The boys smiled. Carefully she opened it and put teekas for both of them, “to make up for all the navamis we’ve missed together” she said, eyes twinkling as always.
As I was growing up, Ma was delightfully enthused about celebrating festivals, even though it was just the three of us at home; mom, my sister and I.
Dad was an infantry officer, and was at the border for years of our childhood, and my mother must have been worried about him, but thinking back, we cannot recall of any time when mom ever let on any of her worries about dad’s safety onto us. She singlehandedly kept us insulated from what could have been some trying childhood years, making the festival season that much more special for us.
The festive season, for us, began from Rakshabandhan, and up to Holi, there was an easy festive feel at home. Navratri, Dussera, and Diwali would be the major highlights.
Even now years later, on some days when the monsoons would be giving way to winter, something about the way the wind would blow or how it would feel on my arms would instantly take me back to my childhood navratris.
Miles away from my mother, I’d crave the delicious fal ahaar that we used to have with her (though I never fasted); the dry potato vegetables with rotis made from kuttu ka aata. I miss the jaware plants that mom would have planted in her small puja room, and watch them grow taller each day for nine days…
By the time I was ten years old, I had been to so many kanchak pujas that I had my own little collection of small steel plates and a treasure of shiny red and pink chunnis with gold gotta patti, along with numerous clips, ribbons and hairbands.
My little boys came to know of kanchak puja when their Dadi Bua (my husband’s Bua, or paternal aunt, was their Dadi Bua, or grand-aunt) invited them for it one day.
When she came to know we’ve moved close to them in Mumbai, she immediately called us over for their first puja. There were many little girls in her building but no boys, and she was thrilled that we would be able to make it.
My boys, then just two and four years old, were fascinated beyond words. Here was a day when elders washed their feet, put tilaks (teeka, the kumkuma) on their forehead, and gave them delicious laddoos, halva and gifts. Since I had never done Navratri puja at home, the boys were amazed and were full of questions. Lovingly and patiently, Bua would sit them both down next to her and explain everything to them. Their questions never ending. Bua, why are you growing plants in your puja room? Why are they called jaware? Why did you clean our feet? Have you ever seen Durga Ma?

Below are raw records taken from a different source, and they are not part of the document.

--- src/rtl/reg_dump_engine.sv ---
// Debug read-out engine: walks every register-file address through one read port and
// streams each word out on a valid/ready channel. Define REG_DUMP_CHECKSUM_EN to append an XOR checksum beat.
module reg_dump_engine #(
    parameter int NUM_REGS = 32,
    parameter int ADDR_W   = 5,
    parameter int DATA_W   = 32
) (
    input  logic              sysclk,
    input  logic              sys_rst_n,
    input  logic              start,
    output logic [ADDR_W-1:0] rd_addr,
    input  logic [DATA_W-1:0] rd_data,
    output logic              out_valid,
    input  logic              out_ready,
    output logic [DATA_W-1:0] out_data,
    output logic [ADDR_W-1:0] out_index,
    output logic              out_last,
    output logic              busy,
    output logic              done
);

    typedef enum logic [2:0] {
        S_IDLE,
        S_READ,
        S_SEND,
        S_CSUM,
        S_DONE
    } state_t;

    localparam logic [ADDR_W-1:0] LAST_IDX = ADDR_W'(NUM_REGS - 1);

    state_t            state;
    logic [ADDR_W-1:0] idx;
    logic              is_last;
    logic              accept;

`ifdef REG_DUMP_CHECKSUM_EN
    logic [DATA_W-1:0] csum;
`endif

    // idx is parked at 0 outside a dump, so it can drive the read port directly.
    assign rd_addr = idx;
    assign is_last = (idx == LAST_IDX);
    assign accept  = out_valid && out_ready;

    // NOTE: every state register uses <= so all updates land together at the edge,
    // independent of statement order inside the block.
    always_ff @(posedge sysclk or negedge sys_rst_n) begin
        if (!sys_rst_n) begin
            state     <= S_IDLE;
            idx       <= '0;
            out_valid <= 1'b0;
            out_data  <= '0;
            out_index <= '0;
            out_last  <= 1'b0;
            busy      <= 1'b0;
            done      <= 1'b0;
`ifdef REG_DUMP_CHECKSUM_EN
            csum      <= '0;
`endif
        end else begin
            done <= 1'b0;
            case (state)
                S_IDLE: begin
                    if (start) begin
                        idx   <= '0;
                        busy  <= 1'b1;
                        state <= S_READ;
`ifdef REG_DUMP_CHECKSUM_EN
                        csum  <= '0;
`endif
                    end
                end
                S_READ: begin
                    out_data  <= rd_data;
                    out_index <= idx;
                    out_valid <= 1'b1;
`ifdef REG_DUMP_CHECKSUM_EN
                    out_last  <= 1'b0;
                    csum      <= csum ^ rd_data;
`else
                    out_last  <= is_last;
`endif
                    state     <= S_SEND;
                end
                S_SEND: begin
                    if (accept) begin
                        out_valid <= 1'b0;
                        if (is_last) begin
`ifdef REG_DUMP_CHECKSUM_EN
                            // Checksum beat goes out back-to-back with the last register.
                            out_valid <= 1'b1;
                            out_data  <= csum;
                            out_index <= '0;
                            out_last  <= 1'b1;
                            state     <= S_CSUM;
`else
                            idx   <= '0;
                            busy  <= 1'b0;
                            done  <= 1'b1;
                            state <= S_DONE;
`endif
                        end else begin
                            idx   <= idx + ADDR_W'(1);
                            state <= S_READ;
                        end
                    end
                end
                S_CSUM: begin
                    if (accept) begin
                        out_valid <= 1'b0;
                        idx       <= '0;
                        busy      <= 1'b0;
                        done      <= 1'b1;
                        state     <= S_DONE;
                    end
                end
                S_DONE: begin
                    state <= S_IDLE;
                end
                default: begin
                    state <= S_IDLE;
                end
            endcase
        end
    end

endmodule
$ cat config.mk
export PLATFORM = sky130hd
export DESIGN_NAME = pe_switch_sequencer_flat
export DESIGN_NICKNAME = d
export VERILOG_FILES = /design/src/rtl/pe_switch_sequencer_if.sv /design/src/rtl/pe_switch_sequencer.sv /design/src/flat_wrapper.sv
export SDC_FILE = /design/constraint.sdc
export NUM_CORES = 1
export LEC_CHECK = 0
export ABC_AREA = 1
export CAP_MARGIN = 20
export CORE_MARGIN = 1.5
export CORE_UTILIZATION = 40
export CTS_CLUSTER_SIZE = 30
export DETAILED_ROUTE_END_ITERATION = 6
export PLACE_DENSITY = 0.65
export SLEW_MARGIN = 25
export SYNTH_ARGS = -nofsm -noshare
export SYNTH_HDL_FRONTEND = slang
export SYNTH_SLANG_ARGS = --single-unit
export TNS_END_PERCENT = 5
$ cat constraint.sdc
create_clock -name clk -period 4.7 [get_ports clk]
set_clock_uncertainty 0.05 [all_clocks]
set_input_delay 0.47 -clock clk [delete_from_list [all_inputs] [get_ports clk]]
set_output_delay 0.47 -clock clk [all_outputs]
set_load 0.01 [all_outputs]
$ cat src/rtl/pe_switch_sequencer_if.sv
// Configuration/control and crossbar-select bundle between the array loader and one PE
// switch sequencer. Handshake: start/cfg_we are single-cycle strobes sampled on the rising clock edge.
interface pe_switch_sequencer_if #(
  parameter int CTX_AW = 4,
  parameter int HOLD_W = 4,
  parameter int ITER_W = 8
);
  logic                  cfg_we;
  logic [CTX_AW-1:0]     cfg_addr;
  logic [24+HOLD_W-1:0]  cfg_data;
  logic [CTX_AW:0]       cfg_len;
  logic [ITER_W-1:0]     cfg_iter;
  logic                  start;
  logic                  stall;
  logic                  abort;
  logic [23:0]           switch;
  logic [CTX_AW-1:0]     ctx_idx;
  logic                  busy;
  logic                  done;
  logic                  cfg_err;

  modport master (
    output cfg_we, cfg_addr, cfg_data, cfg_len, cfg_iter, start, stall, abort,
    input  switch, ctx_idx, busy, done, cfg_err
  );

  modport slave (
    input  cfg_we, cfg_addr, cfg_data, cfg_len, cfg_iter, start, stall, abort,
    output switch, ctx_idx, busy, done, cfg_err
  );
endinterface
**src/rtl/snap_pkg.sv**
```systemverilog
// Definitions shared by the snapshot capture controller and the software driver:
// FSM state encoding and the status-word bit positions.
package snap_pkg;

    typedef enum logic [1:0] {
        IDLE    = 2'd0,
        ARMED   = 2'd1,
        CAPTURE = 2'd2,
        DONE    = 2'd3
    } snap_state_e;

    localparam int ST_DONE = 31;
    localparam int ST_BUSY = 30;
    localparam int ST_WAIT = 29;

    // Words-written field sits in the low bits; flags overlay the top three bits.
    function automatic logic [31:0] pack_status(snap_state_e st, logic [31:0] words);
        logic [31:0] s;
        s          = words;
        s[ST_DONE] = (st == DONE);
        s[ST_BUSY] = (st == ARMED) || (st == CAPTURE);
        s[ST_WAIT] = (st == ARMED);
        return s;
    endfunction

endpackage

```
**src/rtl/snap_edge_det.sv**
```systemverilog
// Rising-edge detector: one-cycle pulse when d goes 0->1; history flop cleared by reset
// so a level already high when reset releases still counts as an edge.
module snap_edge_det (
    input  logic clk,
    input  logic rst_n,
    input  logic d,
    output logic rise
);

    logic d_q;

    // NOTE: sequential state uses non-blocking assignments so every flop samples pre-edge values.
    always_ff @(posedge clk) begin
        if (!rst_n) d_q <= 1'b0;
        else        d_q <= d;
    end

    assign rise = d & ~d_q;

endmodule

```
**src/rtl/adc_snap_capture_ctrl.sv**
```systemverilog
// Snapshot capture controller: arm on ctrl[0] edge, wait for trigger, then write
// 2**ADDR_W valid ADC words into the snapshot BRAM and report progress in status.
module adc_snap_capture_ctrl
    import snap_pkg::*;
#(
    parameter int ADDR_W = 11,
    parameter int DATA_W = 64
) (
    input  logic              user_clk,
    input  logic              user_rst_n,
    input  logic [31:0]       ctrl,
    input  logic              trig,
    input  logic [DATA_W-1:0] din,
    input  logic              din_valid,
    output logic [ADDR_W-1:0] bram_addr,
    output logic [DATA_W-1:0] bram_data,
    output logic              bram_we,
    output logic [31:0]       status
);

    localparam logic [ADDR_W:0] CNT_FULL = (ADDR_W + 1)'(2 ** ADDR_W);
    localparam logic [ADDR_W:0] CNT_LAST = (ADDR_W + 1)'(2 ** ADDR_W - 1);
    localparam logic [ADDR_W:0] CNT_ONE  = (ADDR_W + 1)'(1);

    snap_state_e     state_q, state_d;
    logic [ADDR_W:0] count_q, count_d;
    logic            arm_rise;
    logic            trig_hit;
    logic            accept;
    logic            unused_ctrl;

    assign unused_ctrl = ^ctrl[31:2];

    snap_edge_det u_arm_edge (
        .clk   (user_clk),
        .rst_n (user_rst_n),
        .d     (ctrl[0]),
        .rise  (arm_rise)
    );

    assign trig_hit = (ctrl[1] ? trig : 1'b1) & din_valid;

    // NOTE: every variable gets a default before the case so no path leaves one unassigned (no latches).
    always_comb begin
        state_d = state_q;
        count_d = count_q;
        accept  = 1'b0;
        unique case (state_q)
            IDLE: begin
                if (arm_rise) begin
                    state_d = ARMED;
                    count_d = '0;
                end
            end
            ARMED: begin
                // A fresh arm edge restarts the wait rather than racing the trigger.
                if (arm_rise) begin
                    count_d = '0;
                end else if (trig_hit) begin
                    accept  = 1'b1;
                    count_d = CNT_ONE;
                    state_d = (CNT_FULL == CNT_ONE) ? DONE : CAPTURE;
                end
            end
            CAPTURE: begin
                if (din_valid) begin
                    accept = 1'b1;
                    if (count_q != CNT_FULL) count_d = count_q + CNT_ONE;
                    if (count_q == CNT_LAST) state_d = DONE;
                end
            end
            DONE: begin
                if (arm_rise) begin
                    state_d = ARMED;
                    count_d = '0;
                end
            end
            default: state_d = IDLE;
        endcase
    end

    // Status is registered from next-state values so it lines up with the write it reflects.
    // NOTE: the write data register is reset too, since all outputs must read 0 after reset.
    always_ff @(posedge user_clk) begin
        if (!user_rst_n) begin
            state_q   <= IDLE;
            count_q   <= '0;
            bram_we   <= 1'b0;
            bram_addr <= '0;
            bram_data <= '0;
            status    <= '0;
        end else begin
            state_q <= state_d;
            count_q <= count_d;
            bram_we <= accept;
            if (accept) begin
                bram_addr <= count_q[ADDR_W-1:0];
                bram_data <= din;
            end
            status <= pack_status(state_d, 32'(count_d));
        end
    end

endmodule

```
--- config.mk ---
export PLATFORM = sky130hd
export DESIGN_NAME = maverik_seq
export DESIGN_NICKNAME = d
export VERILOG_FILES = /design/src/rtl/maverik_seq.sv
export SDC_FILE = /design/constraint.sdc
export NUM_CORES = 1
export LEC_CHECK = 0
export BUFFER_PORTS_ARGS = -buffer_cell sky130_fd_sc_hd__buf_2
export CORE_MARGIN = 4
export CORE_UTILIZATION = 40
export CTS_CLUSTER_DIAMETER = 100
export DETAILED_ROUTE_END_ITERATION = 8
export GPL_ROUTABILITY_DRIVEN = 0
export PLACE_DENSITY = 0.68
export SETUP_SLACK_MARGIN = 0.4
export SLEW_MARGIN = 15
export SYNTH_ARGS = -nofsm -noshare
export SYNTH_HDL_FRONTEND = slang
export SYNTH_SLANG_ARGS = --single-unit
--- constraint.sdc ---
create_clock -name clk -period 2.28 [get_ports clk]
set_clock_uncertainty 0.2 [all_clocks]
set_input_delay 0.114 -clock clk [delete_from_list [all_inputs] [get_ports clk]]
set_output_delay 0.114 -clock clk [all_outputs]
set_load 0.01 [all_outputs]
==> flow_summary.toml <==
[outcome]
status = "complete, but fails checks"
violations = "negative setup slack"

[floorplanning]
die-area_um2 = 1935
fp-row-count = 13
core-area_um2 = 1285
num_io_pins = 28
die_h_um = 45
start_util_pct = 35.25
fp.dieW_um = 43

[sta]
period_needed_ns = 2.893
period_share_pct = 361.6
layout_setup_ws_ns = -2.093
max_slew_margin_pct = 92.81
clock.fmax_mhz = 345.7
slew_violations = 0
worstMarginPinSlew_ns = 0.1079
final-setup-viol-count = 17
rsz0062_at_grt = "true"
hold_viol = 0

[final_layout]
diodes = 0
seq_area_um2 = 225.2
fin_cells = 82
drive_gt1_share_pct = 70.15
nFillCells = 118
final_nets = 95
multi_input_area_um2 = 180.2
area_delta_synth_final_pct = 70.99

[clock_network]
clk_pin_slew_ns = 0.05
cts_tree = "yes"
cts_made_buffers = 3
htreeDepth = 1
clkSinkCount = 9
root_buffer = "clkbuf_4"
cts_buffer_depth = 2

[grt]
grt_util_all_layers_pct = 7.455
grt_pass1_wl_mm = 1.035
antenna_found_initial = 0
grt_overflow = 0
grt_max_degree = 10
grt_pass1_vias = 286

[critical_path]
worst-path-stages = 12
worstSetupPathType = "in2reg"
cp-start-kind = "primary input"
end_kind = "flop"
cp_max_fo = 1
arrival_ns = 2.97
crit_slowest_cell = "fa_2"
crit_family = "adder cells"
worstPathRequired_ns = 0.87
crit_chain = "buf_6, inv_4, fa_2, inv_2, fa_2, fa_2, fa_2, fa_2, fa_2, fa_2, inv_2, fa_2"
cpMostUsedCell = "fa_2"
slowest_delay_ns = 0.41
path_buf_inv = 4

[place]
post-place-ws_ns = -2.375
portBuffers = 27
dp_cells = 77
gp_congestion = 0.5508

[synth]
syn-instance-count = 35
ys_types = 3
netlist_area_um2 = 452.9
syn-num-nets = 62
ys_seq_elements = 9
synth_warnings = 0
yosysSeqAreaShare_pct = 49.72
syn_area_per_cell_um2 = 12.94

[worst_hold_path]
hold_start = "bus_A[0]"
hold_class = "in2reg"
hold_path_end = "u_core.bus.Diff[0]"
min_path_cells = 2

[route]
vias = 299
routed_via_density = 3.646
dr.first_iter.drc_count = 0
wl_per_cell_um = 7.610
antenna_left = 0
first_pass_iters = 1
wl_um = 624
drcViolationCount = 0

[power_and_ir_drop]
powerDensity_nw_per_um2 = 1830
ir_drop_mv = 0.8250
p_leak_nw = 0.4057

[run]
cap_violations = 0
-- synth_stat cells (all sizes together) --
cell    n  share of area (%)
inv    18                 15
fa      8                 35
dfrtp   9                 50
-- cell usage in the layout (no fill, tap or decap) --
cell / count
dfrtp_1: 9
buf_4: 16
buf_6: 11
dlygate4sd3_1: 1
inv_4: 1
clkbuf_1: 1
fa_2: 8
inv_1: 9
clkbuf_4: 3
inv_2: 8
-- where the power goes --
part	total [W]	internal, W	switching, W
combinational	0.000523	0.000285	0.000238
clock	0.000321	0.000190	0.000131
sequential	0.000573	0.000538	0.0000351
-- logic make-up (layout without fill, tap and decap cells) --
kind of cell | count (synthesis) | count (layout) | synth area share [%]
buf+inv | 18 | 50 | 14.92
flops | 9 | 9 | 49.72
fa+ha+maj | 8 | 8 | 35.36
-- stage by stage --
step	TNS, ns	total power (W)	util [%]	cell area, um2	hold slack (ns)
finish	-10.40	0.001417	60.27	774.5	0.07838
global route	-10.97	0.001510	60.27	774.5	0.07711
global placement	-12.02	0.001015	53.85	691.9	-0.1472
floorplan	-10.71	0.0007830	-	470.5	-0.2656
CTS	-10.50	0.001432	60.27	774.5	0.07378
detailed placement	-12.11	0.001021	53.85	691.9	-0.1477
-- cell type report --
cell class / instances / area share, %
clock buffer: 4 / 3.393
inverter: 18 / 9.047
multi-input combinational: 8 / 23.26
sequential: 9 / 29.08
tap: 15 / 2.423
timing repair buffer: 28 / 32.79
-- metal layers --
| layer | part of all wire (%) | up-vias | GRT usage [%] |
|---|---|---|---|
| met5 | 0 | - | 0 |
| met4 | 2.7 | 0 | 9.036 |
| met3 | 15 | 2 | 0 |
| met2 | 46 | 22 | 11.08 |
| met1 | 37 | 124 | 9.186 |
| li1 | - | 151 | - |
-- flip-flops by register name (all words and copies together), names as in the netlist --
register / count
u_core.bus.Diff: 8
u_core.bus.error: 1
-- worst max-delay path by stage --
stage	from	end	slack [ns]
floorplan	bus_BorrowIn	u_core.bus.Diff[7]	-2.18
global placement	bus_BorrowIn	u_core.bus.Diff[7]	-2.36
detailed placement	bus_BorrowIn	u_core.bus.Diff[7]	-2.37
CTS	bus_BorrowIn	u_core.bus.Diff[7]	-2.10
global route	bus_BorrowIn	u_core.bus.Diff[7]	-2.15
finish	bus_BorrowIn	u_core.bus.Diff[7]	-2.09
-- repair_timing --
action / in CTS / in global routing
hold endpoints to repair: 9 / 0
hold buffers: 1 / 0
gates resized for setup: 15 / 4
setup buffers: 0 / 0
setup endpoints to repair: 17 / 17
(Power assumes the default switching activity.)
**config.mk**
```make
export PLATFORM = sky130hd
export DESIGN_NAME = noc_credit_tx
export DESIGN_NICKNAME = d
export VERILOG_FILES = /design/src/rtl/noc_credit_tx.sv
export SDC_FILE = /design/constraint.sdc
export NUM_CORES = 1
export LEC_CHECK = 0
export CAP_MARGIN = 20
export CORE_AREA = 2 2 208 210
export CTS_CLUSTER_DIAMETER = 150
export CTS_CLUSTER_SIZE = 30
export DETAILED_ROUTE_END_ITERATION = 7
export DIE_AREA = 0 0 210 212
export PLACE_DENSITY = 0.57
export SETUP_SLACK_MARGIN = 0.2
export SYNTH_ARGS = -nofsm -noshare
export SYNTH_HDL_FRONTEND = slang
export SYNTH_SLANG_ARGS = --single-unit
```
**constraint.sdc**
```tcl
create_clock -name clk -period 4.9 [get_ports clk]
set_clock_uncertainty 0.05 [all_clocks]
set_input_delay 0.735 -clock clk [delete_from_list [all_inputs] [get_ports clk]]
set_output_delay 0.735 -clock clk [all_outputs]
set_load 0.02 [all_outputs]
```
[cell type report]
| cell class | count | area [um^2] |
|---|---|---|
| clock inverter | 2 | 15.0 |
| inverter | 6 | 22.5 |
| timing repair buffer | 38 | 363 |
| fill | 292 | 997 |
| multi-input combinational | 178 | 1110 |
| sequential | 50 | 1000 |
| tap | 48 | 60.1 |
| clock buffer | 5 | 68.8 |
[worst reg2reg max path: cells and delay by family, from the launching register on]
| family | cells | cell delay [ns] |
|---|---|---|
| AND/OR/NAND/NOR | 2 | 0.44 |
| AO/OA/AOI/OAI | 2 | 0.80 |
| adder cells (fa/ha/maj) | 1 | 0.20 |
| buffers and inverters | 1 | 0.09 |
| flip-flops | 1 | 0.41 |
<file path="config.mk">
export PLATFORM = sky130hd
export DESIGN_NAME = clk_gen_multi_flat
export DESIGN_NICKNAME = d
export VERILOG_FILES = /design/src/rtl/clk_gen_multi_if.sv /design/src/rtl/clk_gen_multi.sv /design/src/flat_wrapper.sv
export SDC_FILE = /design/constraint.sdc
export NUM_CORES = 1
export LEC_CHECK = 0
export CORE_ASPECT_RATIO = 1.75
export CORE_MARGIN = 1
export CORE_UTILIZATION = 51
export CTS_CLUSTER_SIZE = 25
export DETAILED_ROUTE_END_ITERATION = 8
export PLACE_DENSITY = 0.87
export SLEW_MARGIN = 20
export SYNTH_ARGS = -nofsm -noshare
export SYNTH_HDL_FRONTEND = slang
export SYNTH_SLANG_ARGS = --single-unit
export TNS_END_PERCENT = 50
</file>
<file path="constraint.sdc">
create_clock -name clk -period 3.65 [get_ports clk]
set_clock_uncertainty 0.15 [all_clocks]
set_input_delay 0.5475 -clock clk [delete_from_list [all_inputs] [get_ports clk]]
set_output_delay 0.5475 -clock clk [all_outputs]
set_load 0.005 [all_outputs]
</file>
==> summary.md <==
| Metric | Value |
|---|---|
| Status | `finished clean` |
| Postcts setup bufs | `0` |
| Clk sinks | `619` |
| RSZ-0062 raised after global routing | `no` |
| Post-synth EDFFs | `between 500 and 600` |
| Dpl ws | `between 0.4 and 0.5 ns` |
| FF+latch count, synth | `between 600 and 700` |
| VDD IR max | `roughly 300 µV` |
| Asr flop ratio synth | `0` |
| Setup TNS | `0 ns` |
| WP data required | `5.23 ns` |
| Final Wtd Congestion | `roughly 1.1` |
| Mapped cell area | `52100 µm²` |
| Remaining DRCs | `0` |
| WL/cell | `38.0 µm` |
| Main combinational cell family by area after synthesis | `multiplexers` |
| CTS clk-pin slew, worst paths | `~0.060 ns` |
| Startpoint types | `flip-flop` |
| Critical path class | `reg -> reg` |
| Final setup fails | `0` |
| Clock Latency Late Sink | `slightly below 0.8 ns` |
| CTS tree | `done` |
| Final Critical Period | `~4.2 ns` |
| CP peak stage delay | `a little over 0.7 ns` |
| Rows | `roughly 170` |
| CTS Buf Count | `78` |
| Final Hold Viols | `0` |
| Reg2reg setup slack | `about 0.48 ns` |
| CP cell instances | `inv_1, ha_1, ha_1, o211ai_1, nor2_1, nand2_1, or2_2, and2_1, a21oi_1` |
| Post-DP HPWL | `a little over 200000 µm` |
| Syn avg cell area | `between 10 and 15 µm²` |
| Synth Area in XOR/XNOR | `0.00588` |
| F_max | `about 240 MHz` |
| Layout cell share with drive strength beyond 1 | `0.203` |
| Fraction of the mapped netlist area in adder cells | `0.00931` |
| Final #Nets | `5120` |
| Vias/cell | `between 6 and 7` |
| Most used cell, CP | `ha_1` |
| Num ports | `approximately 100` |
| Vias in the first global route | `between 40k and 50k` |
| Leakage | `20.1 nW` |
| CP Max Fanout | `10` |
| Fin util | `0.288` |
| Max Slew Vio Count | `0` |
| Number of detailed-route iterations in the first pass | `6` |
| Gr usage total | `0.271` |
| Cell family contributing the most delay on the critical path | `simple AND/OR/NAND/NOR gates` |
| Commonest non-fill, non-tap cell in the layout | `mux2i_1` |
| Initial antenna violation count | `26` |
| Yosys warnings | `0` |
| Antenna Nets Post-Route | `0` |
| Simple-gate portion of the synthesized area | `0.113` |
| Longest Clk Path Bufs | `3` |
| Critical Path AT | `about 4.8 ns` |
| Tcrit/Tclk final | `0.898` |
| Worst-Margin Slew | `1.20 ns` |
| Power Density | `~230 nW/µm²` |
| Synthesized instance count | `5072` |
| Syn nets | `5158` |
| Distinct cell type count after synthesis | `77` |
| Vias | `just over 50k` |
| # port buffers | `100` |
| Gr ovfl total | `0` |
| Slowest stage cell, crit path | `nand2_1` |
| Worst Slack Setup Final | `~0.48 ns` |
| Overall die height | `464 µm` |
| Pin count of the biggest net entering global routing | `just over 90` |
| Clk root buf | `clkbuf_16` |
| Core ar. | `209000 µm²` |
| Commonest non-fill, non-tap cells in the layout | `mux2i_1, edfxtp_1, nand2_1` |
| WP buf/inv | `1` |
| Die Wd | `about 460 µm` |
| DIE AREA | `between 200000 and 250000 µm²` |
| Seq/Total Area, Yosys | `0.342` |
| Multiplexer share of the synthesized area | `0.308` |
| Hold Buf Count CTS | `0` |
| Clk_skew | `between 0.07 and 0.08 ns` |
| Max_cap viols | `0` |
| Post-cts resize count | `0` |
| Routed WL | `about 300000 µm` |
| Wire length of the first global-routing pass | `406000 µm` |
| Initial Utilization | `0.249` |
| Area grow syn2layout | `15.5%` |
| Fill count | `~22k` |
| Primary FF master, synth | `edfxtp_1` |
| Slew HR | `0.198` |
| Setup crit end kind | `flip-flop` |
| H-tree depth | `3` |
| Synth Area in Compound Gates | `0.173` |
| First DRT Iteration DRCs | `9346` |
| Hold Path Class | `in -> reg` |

The boys began calling her Teekay Wali Bua. I never taught them that she is their dadi-bua. Each year she would call us over for kanchakey (the kanchak puja) and the boys would be more than happy to go to her.
If we went on a visit that wasn’t on a festival, they’d be disappointed that there is no teeka, no laddoo. There were always gifts for them however, in the form of storybooks left behind by her children and grandchildren.
When Bua realised that the boys are wondering “why no teeka today”, she’d affectionately take their hands and walk them slowly to her mandir. At eighty four years of age, her walk and breath were strained. But the warm smile was always there, effortlessly. She’d carefully put dry red tilaks for both of them.
The boys would then move on to inspect her mandir. Bua never stopped them from doing so. She knew they loved to play with the tiny copper bell that sat there. They’d be fascinated by the agarbattis and the dhoop. They loved to see what flowers were offered to the Gods and what new puja books were in her mandir shelf. The boys on their part were careful and respectful. Never putting a thing out of place in her mandir.
When we moved out of Mumbai, Bua remembered us on every navami. She’d phone us without fail early morning and ask us when we’d be back. I’d tell her, ‘in a few years Bua’. She’d always ask about the children. I could tell by the longing in her voice that she missed us… just like we missed her.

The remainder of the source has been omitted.